Most of the logic should be in compatibility.cuh. 61 should be easier than 52 and earlier.

Is seems I have a fix for 61

Narsil avatar Aug 10 '23 07:08 Narsil

Can you take my PR out for a spin ?

https://github.com/huggingface/candle/pull/386

It fixes compilation but it still doesn't work on my 52 because the ops are still not there. However once you have the PTX you can test out of candle and debug by more classical means to try and understand why it compiles but fails to run.

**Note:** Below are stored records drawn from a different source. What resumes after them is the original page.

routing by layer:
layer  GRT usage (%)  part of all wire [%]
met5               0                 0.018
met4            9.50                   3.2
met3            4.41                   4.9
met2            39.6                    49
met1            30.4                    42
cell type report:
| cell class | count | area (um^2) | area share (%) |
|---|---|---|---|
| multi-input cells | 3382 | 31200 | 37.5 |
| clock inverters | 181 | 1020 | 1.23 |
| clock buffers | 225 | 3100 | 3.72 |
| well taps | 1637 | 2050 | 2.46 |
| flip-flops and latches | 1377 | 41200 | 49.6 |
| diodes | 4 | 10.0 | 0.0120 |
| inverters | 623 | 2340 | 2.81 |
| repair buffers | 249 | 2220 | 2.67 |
From an optimization exercise on the open Yosys and OpenROAD flow, aimed at small area and few clock cycles; shortcuts taken in it are not production practice.
Where RTL was checked, it was by simulation tests only, not by an equivalence proof against the original.
For runs 4 and 5, only the layout was checked, not whether the RTL still works.
Power figures rest on the tool's default switching activity, not on a simulated workload.

--- flow/config.mk ---
export PLATFORM = sky130hd
export DESIGN_NAME = usb_tx_top
export DESIGN_NICKNAME = usb_tx_top
export VERILOG_FILES = /design/flow/design.v
export SDC_FILE = /design/flow/constraint.sdc
export NUM_CORES = 4
export LEC_CHECK = 0
export CAP_MARGIN = 20
export CORE_MARGIN = 2
export CORE_UTILIZATION = 40
export CTS_BUF_LIST = sky130_fd_sc_hd__clkbuf_8
export CTS_CLUSTER_DIAMETER = 60
export CTS_CLUSTER_SIZE = 20
export SLEW_MARGIN = 20
--- flow/constraint.sdc ---
create_clock -name core_clock -period 10.0 [get_ports {clock}]
set_input_delay 2.0000 -clock core_clock [delete_from_list [all_inputs] [get_ports {clock}]]
set_output_delay 2.0000 -clock core_clock [all_outputs]
set_load 0.01 [all_outputs]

Narsil avatar Aug 10 '23 07:08 Narsil

Looks like that PR has been merged!

On current master, my 1080TI now works like a charm, thank you!

On my threadripper takes 13-15s for the example:

$ time cargo run --example whisper --release 
    Finished release [optimized] target(s) in 0.28s
     Running `target/release/examples/whisper`
Running on CPU, to run on GPU, build this example with `--features cuda`
No audio file submitted: Downloading https://huggingface.co/datasets/Narsil/candle_demo/blob/main/samples_jfk.wav
loaded wav data: Header { audio_format: 1, channel_count: 1, sampling_rate: 16000, bytes_per_second: 32000, bytes_per_sample: 2, bits_per_sample: 16 }
pcm data loaded 176000
loaded mel: [1, 80, 3000]
audio features: [1, 1500, 384]
3000: Segment { start: 0.0, duration: 30.0, dr: DecodingResult { tokens: [50257, 50363, 843, 523, 616, 5891, 3399, 1265, 407, 644, 534, 1499, 460, 466, 329, 345, 1265, 644, 345, 460, 466, 329, 534, 1499, 13, 50903, 50256], text: " And so my fellow Americans ask not what your country can do for you ask what you can do for your country.", avg_logprob: -0.3303277552190798, no_speech_prob: 0.017772182822227478, temperature: 0.0, compression_ratio: NaN } }, in 15.577960389s

real	0m17.062s
user	0m12.536s
sys	0m3.221s

Enabling the cuda feature takes it well below a second (~2 seconds total runtime). Wow!

$ time cargo run --example whisper --release --features cuda
    Finished release [optimized] target(s) in 0.31s
     Running `target/release/examples/whisper`
No audio file submitted: Downloading https://huggingface.co/datasets/Narsil/candle_demo/blob/main/samples_jfk.wav
loaded wav data: Header { audio_format: 1, channel_count: 1, sampling_rate: 16000, bytes_per_second: 32000, bytes_per_sample: 2, bits_per_sample: 16 }
pcm data loaded 176000
loaded mel: [1, 80, 3000]
audio features: [1, 1500, 384]
3000: Segment { start: 0.0, duration: 30.0, dr: DecodingResult { tokens: [50257, 50363, 843, 523, 616, 5891, 3399, 1265, 407, 644, 534, 1499, 460, 466, 329, 345, 1265, 644, 345, 460, 466, 329, 534, 1499, 13, 50903, 50256], text: " And so my fellow Americans ask not what your country can do for you ask what you can do for your country.", avg_logprob: -0.3305633301574319, no_speech_prob: 0.017772099003195763, temperature: 0.0, compression_ratio: NaN } }, in 300.960168ms

real	0m2.166s
user	0m1.582s
sys	0m0.433s

CUDA-backed NNs in Rust!? This is really exciting :)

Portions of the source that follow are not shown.